== DIRECTIONS FOR THIS TASK ==
Copy, from the data below, each line that has the word "else".

== RECORDS PROVIDED ==
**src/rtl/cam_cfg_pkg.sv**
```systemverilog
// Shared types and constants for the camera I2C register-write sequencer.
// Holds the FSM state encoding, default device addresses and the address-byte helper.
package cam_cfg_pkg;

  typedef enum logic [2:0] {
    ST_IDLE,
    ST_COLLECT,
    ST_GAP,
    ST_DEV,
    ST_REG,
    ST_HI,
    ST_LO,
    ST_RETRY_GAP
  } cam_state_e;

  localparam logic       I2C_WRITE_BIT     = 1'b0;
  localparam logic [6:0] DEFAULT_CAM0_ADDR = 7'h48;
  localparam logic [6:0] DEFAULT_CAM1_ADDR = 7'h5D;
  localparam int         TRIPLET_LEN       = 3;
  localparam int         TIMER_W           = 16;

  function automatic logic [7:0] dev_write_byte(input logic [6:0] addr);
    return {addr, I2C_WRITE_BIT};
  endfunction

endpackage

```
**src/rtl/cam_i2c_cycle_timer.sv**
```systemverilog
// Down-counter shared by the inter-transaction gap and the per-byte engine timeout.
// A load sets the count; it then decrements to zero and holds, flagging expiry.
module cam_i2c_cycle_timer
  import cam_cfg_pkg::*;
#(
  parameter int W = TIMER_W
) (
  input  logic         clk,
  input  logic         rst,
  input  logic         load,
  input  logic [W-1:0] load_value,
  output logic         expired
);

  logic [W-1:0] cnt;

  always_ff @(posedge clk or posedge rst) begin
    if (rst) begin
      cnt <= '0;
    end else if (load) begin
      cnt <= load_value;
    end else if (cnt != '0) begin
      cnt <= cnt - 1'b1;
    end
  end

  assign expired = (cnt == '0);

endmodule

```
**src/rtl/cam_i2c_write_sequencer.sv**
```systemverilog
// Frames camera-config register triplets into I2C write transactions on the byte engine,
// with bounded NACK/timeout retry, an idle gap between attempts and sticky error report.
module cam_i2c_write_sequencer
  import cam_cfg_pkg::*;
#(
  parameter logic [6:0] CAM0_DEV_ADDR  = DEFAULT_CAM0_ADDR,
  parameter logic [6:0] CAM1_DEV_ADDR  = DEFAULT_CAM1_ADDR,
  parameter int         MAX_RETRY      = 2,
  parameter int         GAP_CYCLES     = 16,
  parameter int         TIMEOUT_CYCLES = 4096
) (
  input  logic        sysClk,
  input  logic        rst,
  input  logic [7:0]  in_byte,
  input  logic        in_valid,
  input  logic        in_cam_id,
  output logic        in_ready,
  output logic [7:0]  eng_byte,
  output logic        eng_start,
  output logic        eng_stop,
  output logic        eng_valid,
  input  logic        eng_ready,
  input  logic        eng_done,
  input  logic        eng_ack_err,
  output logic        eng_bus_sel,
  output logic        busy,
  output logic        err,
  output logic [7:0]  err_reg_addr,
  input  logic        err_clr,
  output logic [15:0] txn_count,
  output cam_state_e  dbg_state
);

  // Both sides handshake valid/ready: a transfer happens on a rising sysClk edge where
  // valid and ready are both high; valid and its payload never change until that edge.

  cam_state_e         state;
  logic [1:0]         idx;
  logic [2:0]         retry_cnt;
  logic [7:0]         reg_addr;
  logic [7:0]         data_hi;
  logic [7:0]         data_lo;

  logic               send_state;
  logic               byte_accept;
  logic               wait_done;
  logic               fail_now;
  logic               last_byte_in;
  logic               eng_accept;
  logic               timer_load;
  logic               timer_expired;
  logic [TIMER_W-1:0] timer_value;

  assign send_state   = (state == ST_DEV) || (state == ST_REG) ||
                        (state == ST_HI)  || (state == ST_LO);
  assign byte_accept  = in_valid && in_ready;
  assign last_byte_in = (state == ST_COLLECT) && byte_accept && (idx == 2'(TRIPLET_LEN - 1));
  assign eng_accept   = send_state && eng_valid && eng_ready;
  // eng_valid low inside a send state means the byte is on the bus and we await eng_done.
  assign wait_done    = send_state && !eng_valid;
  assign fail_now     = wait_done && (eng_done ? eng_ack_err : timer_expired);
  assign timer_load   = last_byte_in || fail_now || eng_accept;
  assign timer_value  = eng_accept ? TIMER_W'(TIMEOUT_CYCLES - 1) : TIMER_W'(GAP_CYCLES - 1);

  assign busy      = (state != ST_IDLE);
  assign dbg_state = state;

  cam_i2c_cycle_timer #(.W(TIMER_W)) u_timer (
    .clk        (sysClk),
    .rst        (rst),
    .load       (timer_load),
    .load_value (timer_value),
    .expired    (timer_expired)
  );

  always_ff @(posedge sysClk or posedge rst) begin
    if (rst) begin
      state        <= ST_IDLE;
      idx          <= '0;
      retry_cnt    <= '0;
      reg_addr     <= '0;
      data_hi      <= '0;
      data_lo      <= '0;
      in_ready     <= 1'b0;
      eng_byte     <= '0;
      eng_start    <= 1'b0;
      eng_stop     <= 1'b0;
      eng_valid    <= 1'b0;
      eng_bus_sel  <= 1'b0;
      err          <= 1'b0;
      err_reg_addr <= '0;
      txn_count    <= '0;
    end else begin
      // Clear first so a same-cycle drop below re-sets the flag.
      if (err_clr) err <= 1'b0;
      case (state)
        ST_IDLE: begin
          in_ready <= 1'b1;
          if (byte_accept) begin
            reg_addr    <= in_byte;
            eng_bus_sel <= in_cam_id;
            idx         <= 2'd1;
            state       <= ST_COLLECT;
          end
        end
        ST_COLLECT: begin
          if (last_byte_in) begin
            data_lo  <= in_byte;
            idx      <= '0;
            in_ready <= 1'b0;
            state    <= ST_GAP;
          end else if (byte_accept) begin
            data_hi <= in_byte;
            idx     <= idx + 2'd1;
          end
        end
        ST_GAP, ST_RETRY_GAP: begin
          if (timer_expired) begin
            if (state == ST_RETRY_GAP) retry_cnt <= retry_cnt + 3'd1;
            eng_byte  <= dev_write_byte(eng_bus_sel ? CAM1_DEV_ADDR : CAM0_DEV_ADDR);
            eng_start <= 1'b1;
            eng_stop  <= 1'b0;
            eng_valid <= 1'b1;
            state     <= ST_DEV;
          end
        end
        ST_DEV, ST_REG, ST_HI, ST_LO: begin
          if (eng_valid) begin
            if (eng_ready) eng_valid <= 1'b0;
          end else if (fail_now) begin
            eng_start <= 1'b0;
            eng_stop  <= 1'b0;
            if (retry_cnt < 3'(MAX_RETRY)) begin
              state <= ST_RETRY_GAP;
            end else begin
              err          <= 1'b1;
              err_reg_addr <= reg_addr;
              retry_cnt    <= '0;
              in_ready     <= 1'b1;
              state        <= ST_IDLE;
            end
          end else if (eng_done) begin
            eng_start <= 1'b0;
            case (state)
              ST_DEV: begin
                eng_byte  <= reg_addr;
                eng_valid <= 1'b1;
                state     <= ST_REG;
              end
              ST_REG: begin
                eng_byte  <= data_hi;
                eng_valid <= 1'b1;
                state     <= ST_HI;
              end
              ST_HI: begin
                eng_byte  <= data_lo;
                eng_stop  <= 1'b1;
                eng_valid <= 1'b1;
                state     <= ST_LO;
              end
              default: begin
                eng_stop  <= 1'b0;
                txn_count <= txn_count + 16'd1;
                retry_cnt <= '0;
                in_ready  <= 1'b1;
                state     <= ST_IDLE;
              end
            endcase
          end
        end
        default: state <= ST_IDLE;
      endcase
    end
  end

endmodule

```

* * *

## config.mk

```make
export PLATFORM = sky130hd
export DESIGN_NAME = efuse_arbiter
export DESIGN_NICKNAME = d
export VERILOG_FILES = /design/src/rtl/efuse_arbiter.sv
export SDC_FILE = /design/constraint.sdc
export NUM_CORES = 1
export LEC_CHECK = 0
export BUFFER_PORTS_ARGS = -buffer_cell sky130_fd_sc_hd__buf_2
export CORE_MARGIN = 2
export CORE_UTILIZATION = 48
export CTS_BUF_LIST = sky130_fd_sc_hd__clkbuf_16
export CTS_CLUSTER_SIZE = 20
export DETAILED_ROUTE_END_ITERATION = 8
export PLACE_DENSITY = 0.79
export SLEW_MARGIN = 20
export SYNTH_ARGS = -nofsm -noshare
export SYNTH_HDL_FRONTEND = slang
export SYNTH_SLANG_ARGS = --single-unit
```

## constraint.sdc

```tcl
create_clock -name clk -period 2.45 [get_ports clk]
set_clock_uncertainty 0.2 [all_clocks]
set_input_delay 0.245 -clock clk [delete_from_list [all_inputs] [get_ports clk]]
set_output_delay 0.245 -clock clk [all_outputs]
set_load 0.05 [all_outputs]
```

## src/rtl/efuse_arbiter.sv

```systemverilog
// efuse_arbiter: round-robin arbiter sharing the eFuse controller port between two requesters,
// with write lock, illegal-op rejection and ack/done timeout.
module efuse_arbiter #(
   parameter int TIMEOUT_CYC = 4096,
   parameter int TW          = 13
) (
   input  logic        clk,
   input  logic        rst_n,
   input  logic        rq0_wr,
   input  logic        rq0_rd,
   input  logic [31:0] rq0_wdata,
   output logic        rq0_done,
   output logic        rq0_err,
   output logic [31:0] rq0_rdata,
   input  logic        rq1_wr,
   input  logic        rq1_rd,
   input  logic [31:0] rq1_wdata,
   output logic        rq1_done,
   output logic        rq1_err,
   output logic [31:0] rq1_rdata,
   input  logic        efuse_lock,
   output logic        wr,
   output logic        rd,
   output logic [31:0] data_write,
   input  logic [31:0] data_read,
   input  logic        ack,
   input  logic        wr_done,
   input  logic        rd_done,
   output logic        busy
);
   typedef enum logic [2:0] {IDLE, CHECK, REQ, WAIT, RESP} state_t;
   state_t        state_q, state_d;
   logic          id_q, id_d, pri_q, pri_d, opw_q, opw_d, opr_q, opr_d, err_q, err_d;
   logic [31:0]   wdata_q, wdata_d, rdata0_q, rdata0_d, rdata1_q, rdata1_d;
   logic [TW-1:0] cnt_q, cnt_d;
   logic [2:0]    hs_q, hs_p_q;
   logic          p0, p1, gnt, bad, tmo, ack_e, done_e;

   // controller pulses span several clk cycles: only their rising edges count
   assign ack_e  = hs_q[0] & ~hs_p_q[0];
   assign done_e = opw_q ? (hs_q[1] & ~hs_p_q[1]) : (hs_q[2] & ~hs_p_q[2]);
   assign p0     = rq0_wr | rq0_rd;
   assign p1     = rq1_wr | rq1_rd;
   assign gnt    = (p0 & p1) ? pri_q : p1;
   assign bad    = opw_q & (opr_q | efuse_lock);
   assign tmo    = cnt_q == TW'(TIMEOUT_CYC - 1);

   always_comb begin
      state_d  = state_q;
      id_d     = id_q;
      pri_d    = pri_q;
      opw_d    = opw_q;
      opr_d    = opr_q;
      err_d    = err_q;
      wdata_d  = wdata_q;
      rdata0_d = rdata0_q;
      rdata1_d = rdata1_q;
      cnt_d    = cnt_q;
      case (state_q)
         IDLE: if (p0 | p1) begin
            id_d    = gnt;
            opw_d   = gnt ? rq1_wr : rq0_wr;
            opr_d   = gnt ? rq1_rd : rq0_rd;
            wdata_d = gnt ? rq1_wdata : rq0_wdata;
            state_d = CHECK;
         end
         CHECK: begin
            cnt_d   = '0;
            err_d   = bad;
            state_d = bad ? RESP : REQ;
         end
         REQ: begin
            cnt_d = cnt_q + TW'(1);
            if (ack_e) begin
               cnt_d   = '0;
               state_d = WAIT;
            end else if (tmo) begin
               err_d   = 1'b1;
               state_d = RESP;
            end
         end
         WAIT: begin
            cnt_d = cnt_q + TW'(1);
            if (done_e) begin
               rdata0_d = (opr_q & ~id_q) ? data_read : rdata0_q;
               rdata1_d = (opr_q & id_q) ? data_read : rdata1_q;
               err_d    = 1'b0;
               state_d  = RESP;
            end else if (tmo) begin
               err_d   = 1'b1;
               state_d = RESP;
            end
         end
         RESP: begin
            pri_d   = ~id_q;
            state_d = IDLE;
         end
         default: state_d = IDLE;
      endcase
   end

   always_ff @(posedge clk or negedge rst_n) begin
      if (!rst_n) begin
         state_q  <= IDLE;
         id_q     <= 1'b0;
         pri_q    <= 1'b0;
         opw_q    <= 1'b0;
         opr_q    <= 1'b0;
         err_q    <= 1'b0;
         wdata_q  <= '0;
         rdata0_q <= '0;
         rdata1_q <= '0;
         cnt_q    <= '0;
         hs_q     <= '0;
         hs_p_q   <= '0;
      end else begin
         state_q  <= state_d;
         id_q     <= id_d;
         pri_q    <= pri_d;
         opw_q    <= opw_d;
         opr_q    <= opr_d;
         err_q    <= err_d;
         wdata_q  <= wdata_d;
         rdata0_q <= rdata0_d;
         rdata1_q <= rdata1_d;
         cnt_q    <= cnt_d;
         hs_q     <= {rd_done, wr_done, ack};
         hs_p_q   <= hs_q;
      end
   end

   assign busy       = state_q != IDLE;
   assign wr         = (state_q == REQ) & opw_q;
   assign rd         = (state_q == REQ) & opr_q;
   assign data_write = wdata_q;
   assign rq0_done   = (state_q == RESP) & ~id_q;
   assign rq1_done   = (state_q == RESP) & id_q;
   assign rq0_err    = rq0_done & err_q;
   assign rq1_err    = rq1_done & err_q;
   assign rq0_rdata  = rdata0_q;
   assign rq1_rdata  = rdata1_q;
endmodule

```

== ANSWER SPACE ==
    end else if (load) begin
    end else if (cnt != '0) begin
    end else begin
          end else if (byte_accept) begin
          end else if (fail_now) begin
            end else begin
          end else if (eng_done) begin
            end else if (tmo) begin
            end else if (tmo) begin
      end else begin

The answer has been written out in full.